TASK: Wherever a line in the data holds the word "before", pull that line out.

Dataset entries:
`src/rtl/maxnet_acc_pkg.sv`:
```
// Shared constants for the MaxNet accumulate stage: FSM encodings,
// accumulator width derivation and the activation saturation limit.
package maxnet_acc_pkg;

    localparam logic [0:0] ST_ACC  = 1'b0;
    localparam logic [0:0] ST_HOLD = 1'b1;

    function automatic int clog2(input int v);
        for (int r = 0; r < 31; r++) begin
            if ((1 << r) >= v) return r;
        end
        return 31;
    endfunction

    // Largest non-negative activation representable in a WIDTH-bit signed operand.
    function automatic int sat_max(input int width);
        return (1 << (width - 1)) - 1;
    endfunction

endpackage

```
`src/rtl/maxnet_acc_relu.sv`:
```
// relu_sat: ReLU, fixed-point rescale and saturation of a neuron's net input.
module relu_sat
    import maxnet_acc_pkg::*;
#(
    parameter int WIDTH = 5,
    parameter int FRAC  = 2,
    parameter int ACC_W = 12
) (
    input  logic signed [ACC_W-1:0] sum,
    output logic        [WIDTH-1:0] res,
    output logic                    res_zero,
    output logic                    res_sat
);

    localparam logic signed [ACC_W-1:0] MAX_ACT = ACC_W'(sat_max(WIDTH));

    logic signed [ACC_W-1:0] shifted;

    function automatic logic [WIDTH-1:0] saturate(input logic signed [ACC_W-1:0] t);
        if (t > MAX_ACT) return WIDTH'(sat_max(WIDTH));
        return t[WIDTH-1:0];
    endfunction

    assign shifted = sum >>> FRAC;

    always_comb begin
        res      = '0;
        res_zero = 1'b0;
        res_sat  = 1'b0;
        // Sign bit or exact zero means the neuron is inhibited.
        if (sum[ACC_W-1] || (sum == '0)) begin
            res_zero = 1'b1;
        end else begin
            res     = saturate(shifted);
            res_sat = (shifted > MAX_ACT);
        end
    end

endmodule

```
`src/rtl/maxnet_acc.sv`:
```
// MaxNet accumulate stage: sums N signed products per neuron, then applies
// ReLU/rescale/saturation and holds the activation until downstream accepts it.
module maxnet_acc
    import maxnet_acc_pkg::*;
#(
    parameter int WIDTH = 5,
    parameter int N     = 4,
    parameter int FRAC  = 2
) (
    input  logic                      clk,
    input  logic                      rst_n,
    input  logic signed [2*WIDTH-1:0] prod,
    input  logic                      prod_valid,
    input  logic                      prod_last,
    output logic                      prod_ready,
    output logic        [WIDTH-1:0]   res,
    output logic                      res_valid,
    input  logic                      res_ready,
    output logic                      res_zero,
    output logic                      res_sat,
    output logic                      err
);

    localparam int CNT_W = clog2(N);
    localparam int ACC_W = 2 * WIDTH + CNT_W;
    localparam logic [CNT_W-1:0] LAST_CNT = CNT_W'(N - 1);

    logic [0:0]              state;
    logic signed [ACC_W-1:0] acc;
    logic signed [ACC_W-1:0] addend;
    logic signed [ACC_W-1:0] sum_nxt;
    logic        [ACC_W-1:0] carry;
    logic        [CNT_W-1:0] cnt;
    logic                    accept;
    logic                    at_last;
    logic                    close;
    logic        [WIDTH-1:0] pp_res;
    logic                    pp_zero;
    logic                    pp_sat;

    assign prod_ready = (state == ST_ACC);
    assign res_valid  = (state == ST_HOLD);
    assign accept     = prod_valid && prod_ready;
    assign at_last    = (cnt == LAST_CNT);
    assign close      = accept && (prod_last || at_last);

    assign addend = {{(ACC_W - 2 * WIDTH){prod[2*WIDTH-1]}}, prod};

    // Ripple of full-adder cells; carry out of the MSB is never needed
    // because ACC_W already covers the worst-case N-product sum.
    assign carry[0] = 1'b0;
    for (genvar i = 0; i < ACC_W; i++) begin : g_fa
        assign sum_nxt[i] = acc[i] ^ addend[i] ^ carry[i];
        if (i < ACC_W - 1) begin : g_carry
            assign carry[i+1] = (acc[i] & addend[i]) | (carry[i] & (acc[i] ^ addend[i]));
        end
    end

    relu_sat #(
        .WIDTH (WIDTH),
        .FRAC  (FRAC),
        .ACC_W (ACC_W)
    ) u_relu_sat (
        .sum      (sum_nxt),
        .res      (pp_res),
        .res_zero (pp_zero),
        .res_sat  (pp_sat)
    );

    always_ff @(posedge clk or negedge rst_n) begin
        if (!rst_n) begin
            state    <= ST_ACC;
            acc      <= '0;
            cnt      <= '0;
            res      <= '0;
            res_zero <= 1'b0;
            res_sat  <= 1'b0;
            err      <= 1'b0;
        end else begin
            case (state)
                ST_ACC: begin
                    if (accept) begin
                        acc <= sum_nxt;
                        cnt <= cnt + 1'b1;
                        // Closing beat: capture post-processed sum, flag any
                        // disagreement between prod_last and the beat count.
                        if (close) begin
                            state    <= ST_HOLD;
                            res      <= pp_res;
                            res_zero <= pp_zero;
                            res_sat  <= pp_sat;
                            if (prod_last != at_last) err <= 1'b1;
                        end
                    end
                end
                ST_HOLD: begin
                    if (res_ready) begin
                        acc   <= '0;
                        cnt   <= '0;
                        state <= ST_ACC;
                    end
                end
                default: state <= ST_ACC;
            endcase
        end
    end

endmodule

```
`config.mk`:
```
export PLATFORM = sky130hd
export DESIGN_NAME = maxnet_acc
export DESIGN_NICKNAME = d
export VERILOG_FILES = /design/src/rtl/maxnet_acc_pkg.sv /design/src/rtl/maxnet_acc_relu.sv /design/src/rtl/maxnet_acc.sv
export SDC_FILE = /design/constraint.sdc
export NUM_CORES = 1
export LEC_CHECK = 0
export CORE_ASPECT_RATIO = 2
export CORE_UTILIZATION = 50
export CTS_BUF_LIST = sky130_fd_sc_hd__clkbuf_4 sky130_fd_sc_hd__clkbuf_8
export CTS_CLUSTER_SIZE = 14
export DETAILED_ROUTE_END_ITERATION = 16
export DONT_BUFFER_PORTS = 1
export PLACE_DENSITY_LB_ADDON = 0.05
export SLEW_MARGIN = 20
export SYNTH_ARGS = -nofsm -noshare
export SYNTH_HDL_FRONTEND = slang
export SYNTH_HIERARCHICAL = 1
export SYNTH_SLANG_ARGS = --single-unit
```
`constraint.sdc`:
```
create_clock -name clk -period 6.7 [get_ports clk]
set_input_delay 0.67 -clock clk [delete_from_list [all_inputs] [get_ports clk]]
set_output_delay 0.67 -clock clk [all_outputs]
set_load 0.02 [all_outputs]
```
# After elaboration in Yosys (flattened, before gate mapping)
# Index checks and enable logic that the tools add are counted.
[word_totals]
regBits = 23
input_bits = 15
output_inout_bits = 10
wordCells = 93
[classes]
addsub = 1
magnitude_cmp = 1
eq_ne = 4
mux = 17
bitwise_logic = 55
reduce_logical = 8
[op_table]
columns = ["operator", "count"]
rows = [
  ["$mux 12", 2],
  ["$pmux 12 s2", 1],
  ["$xor 1x1->1", 23],
  ["$and 1x1->1", 21],
  ["$mux 5", 3],
  ["$logic_not 12->1", 1],
  ["$gt 10x5->1 const B", 1],
  ["$or 1x1->1", 10],
  ["$mux 1", 7],
  ["$mux 2", 2],
  ["$pmux 2 s2", 1],
  ["$reduce_and 4->1", 1],
  ["$reduce_and 3->1", 1],
  ["$add 2x1->2 const B", 1],
  ["$eq 2x2->1 const B", 1],
  ["$logic_and 1x1->1", 2],
  ["$logic_or 1x1->1", 2],
  ["$ne 2x1->1 const B", 1],
  ["$ne 2x2->1 const B", 1],
  ["$pmux 1 s2", 1],
  ["$reduce_and 2->1", 1],
  ["$ne 1x1->1", 1],
  ["$not 1->1", 1],
]

# Logic depth before layout (Yosys ltp)
# Gate-level depths: netlist (run 1).
[depth]
depth_word = 27
ltp_mapped = 21
depth_no_buf = 21

# Hierarchy
# Netlist (run 1), hierarchy kept.
[modules_own_cells]
columns = ["mod", "n_inst", "cells_each", "area_per_inst_um2", "seq_area_each_um2"]
rows = [
  ["maxnet_acc", 1, 121, 1302.5, 575.6],
  ["relu_sat", 1, 16, 87.6, 0.0],
]

# Worst setup path after synthesis (run 1)
# Ideal clock, no wire load.
[synth_timing]
path_type = "input-to-reg"
startpoint = "in prod[0]"
endpoint = "reg res[3]"
setup_ns = 0.125
t_arrival_ns = 5.053
t_required_ns = 6.575
slack_ns = 1.522
path_stages = 21
n_path_buf = 0
path_cell_list = "ha_1 -> inv_1 -> fa_1 -> fa_1 -> fa_1 -> inv_1 -> fa_1 -> inv_1 -> fa_1 -> inv_1 -> fa_1 -> fa_1 -> inv_1 -> fa_1 -> fa_1 -> inv_1 -> fa_1 -> or4_4 -> nor3_1 -> nor2_1 -> mux2_2"
[synth_via]
elab_cells_between_ends = 40
cone_classes = "1 x order compare; 4 x mux; 33 x bitwise; 2 x reduce/logical"
[synth_lines]
columns = ["item", "line_no", "text"]
rows = [
  ["from (decl)", "maxnet_acc.sv:12", "input logic signed [2*WIDTH-1:0] prod,"],
  ["$and 1x1->1 * (2 in series)", "maxnet_acc.sv:55", "assign carry[i+1] = (acc[i] & addend[i]) | (carry[i] & (acc[i] ^ addend[i]));"],
  ["$or 1x1->1 *", "maxnet_acc.sv:55", ""],
  ["$and 1x1->1 *", "maxnet_acc.sv:55", ""],
  ["$or 1x1->1 *", "maxnet_acc.sv:55", ""],
  ["$and 1x1->1 *", "maxnet_acc.sv:55", ""],
  ["$or 1x1->1 *", "maxnet_acc.sv:55", ""],
  ["$and 1x1->1 *", "maxnet_acc.sv:55", ""],
  ["$or 1x1->1 *", "maxnet_acc.sv:55", ""],
  ["(+10 left out)", "-", ""],
  ["$xor 1x1->1 *", "maxnet_acc.sv:53", "assign sum_nxt[i] = acc[i] ^ addend[i] ^ carry[i];"],
  ["via sum_nxt[10]", "maxnet_acc.sv:31", "logic signed [ACC_W-1:0] sum_nxt;"],
  ["$gt 10x5->1", "maxnet_acc_relu.sv:20", "if (t > MAX_ACT) return WIDTH'(sat_max(WIDTH));"],
  ["$mux 1", "maxnet_acc_relu.sv:20", ""],
  ["$mux 1", "maxnet_acc_relu.sv:31", "if (sum[ACC_W-1] || (sum == '0)) begin"],
  ["$mux 5", "maxnet_acc_relu.sv:21", "return t[WIDTH-1:0];"],
  ["$mux 5 *", "maxnet_acc_relu.sv:31", ""],
  ["via pp_res[3]", "maxnet_acc.sv:37", "logic [WIDTH-1:0] pp_res;"],
  ["to (signal assigned)", "maxnet_acc.sv:89", "res <= pp_res;"],
  ["to (decl)", "maxnet_acc.sv:16", "output logic [WIDTH-1:0] res,"],
]
# Mark *: on every way through the listed nets, which the timed path passes. The rest lies on a longest branch. The select of a mux whose other input is x is not followed.
# A chain may end at the register's enable or synchronous reset.

# Worst setup path in the final report (run 1)
[layout_timing]
startpoint = "reg acc[0]"
endpoint = "reg res[1]"
[layout_via]
elab_cells_between_ends = 40
cone_classes = "1 x order compare; 4 x mux; 33 x bitwise; 2 x reduce/logical"
[layout_lines]
columns = ["item", "line_no", "text"]
rows = [
  ["from (decl)", "maxnet_acc.sv:29", "logic signed [ACC_W-1:0] acc;"],
  ["from (signal assigned)", "maxnet_acc.sv:83", "acc <= sum_nxt;"],
  ["$and 1x1->1 * (2 in series)", "maxnet_acc.sv:55", ""],
  ["$or 1x1->1 *", "maxnet_acc.sv:55", ""],
  ["$and 1x1->1 *", "maxnet_acc.sv:55", ""],
  ["$or 1x1->1 *", "maxnet_acc.sv:55", ""],
  ["$and 1x1->1 *", "maxnet_acc.sv:55", ""],
  ["$or 1x1->1 *", "maxnet_acc.sv:55", ""],
  ["$and 1x1->1 *", "maxnet_acc.sv:55", ""],
  ["$or 1x1->1 *", "maxnet_acc.sv:55", ""],
  ["(+10 left out)", "-", ""],
  ["$xor 1x1->1 *", "maxnet_acc.sv:53", ""],
  ["via sum_nxt[10]", "maxnet_acc.sv:31", ""],
  ["$gt 10x5->1", "maxnet_acc_relu.sv:20", ""],
  ["$mux 1", "maxnet_acc_relu.sv:20", ""],
  ["$mux 1", "maxnet_acc_relu.sv:31", ""],
  ["$mux 5", "maxnet_acc_relu.sv:21", ""],
  ["$mux 5 *", "maxnet_acc_relu.sv:31", ""],
  ["via pp_res[1]", "maxnet_acc.sv:37", ""],
]
# Marked as above.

ANSWER SECTION:
# After elaboration in Yosys (flattened, before gate mapping)
# Logic depth before layout (Yosys ltp)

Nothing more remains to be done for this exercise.